I've been running Amplify Gen2 in production for a while now, and the single most annoying part is this: every time I want to check something, I have to deploy. Tweak the backend, push it up with ampx sandbox, wait for it to apply, check, tweak again. Do that a dozen times a day and it quietly grinds you down.

Then on 2026-06-16, AWS Blocks showed up in public preview. It's a set of backend "Building Blocks" — auth, database, file storage, real-time, async jobs, AI agents — that you compose together, and the headline pitch is that you can develop entirely locally, with no AWS account.

The thing is, I read the preview announcement and it didn't actually answer the questions I cared about. Three of them, specifically:

  • Is this something I migrate to from Amplify? Or something I add to my existing Amplify Gen2 app?
  • Can I create a DynamoDB table locally? (this is the one I really wanted to know)
  • How much faster does the dev loop actually get?

Staring at the announcement wasn't going to tell me, so I dropped it into a live production project — an Amplify Gen2 app with 40+ models — inside an isolated git worktree and actually tried it. I ran DynamoDB locally and pushed it all the way through cdk synth to verify.

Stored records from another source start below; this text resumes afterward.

==> config.mk <==
export PLATFORM = sky130hd
export DESIGN_NAME = seven_segment_scan_controller_flat
export DESIGN_NICKNAME = d
export VERILOG_FILES = /design/src/rtl/seven_segment_scan_controller_pkg.sv /design/src/rtl/seven_segment_scan_controller_if.sv /design/src/rtl/seven_segment_digit_decoder.sv /design/src/rtl/seven_segment_scan_controller.sv /design/src/flat_wrapper.sv
export SDC_FILE = /design/constraint.sdc
export NUM_CORES = 1
export LEC_CHECK = 0
export ABC_AREA = 1
export CAP_MARGIN = 20
export CORE_MARGIN = 3
export CORE_UTILIZATION = 35
export DETAILED_ROUTE_END_ITERATION = 10
export PLACE_DENSITY_LB_ADDON = 0.25
export RECOVER_POWER = 100
export SYNTH_ARGS = -nofsm -noshare
export SYNTH_HDL_FRONTEND = slang
export SYNTH_SLANG_ARGS = --single-unit
==> constraint.sdc <==
create_clock -name clock_100Mhz -period 2.1 [get_ports clock_100Mhz]
set_input_delay 0.42 -clock clock_100Mhz [delete_from_list [all_inputs] [get_ports clock_100Mhz]]
set_output_delay 0.42 -clock clock_100Mhz [all_outputs]
set_load 0.03 [all_outputs]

Spoiler for the impatient: it's additive, not a migration, DynamoDB does run locally, and my verify loop went from "minutes of deploy round-trips" to "a 1-second local refresh." Below is the log. It's a preview, so I'm leaving the parts where I got stuck in.

Versions at the time of testing: @aws-blocks/create-blocks-app@0.1.7 / @aws-blocks/blocks@0.1.5. It's a preview, so expect this to move.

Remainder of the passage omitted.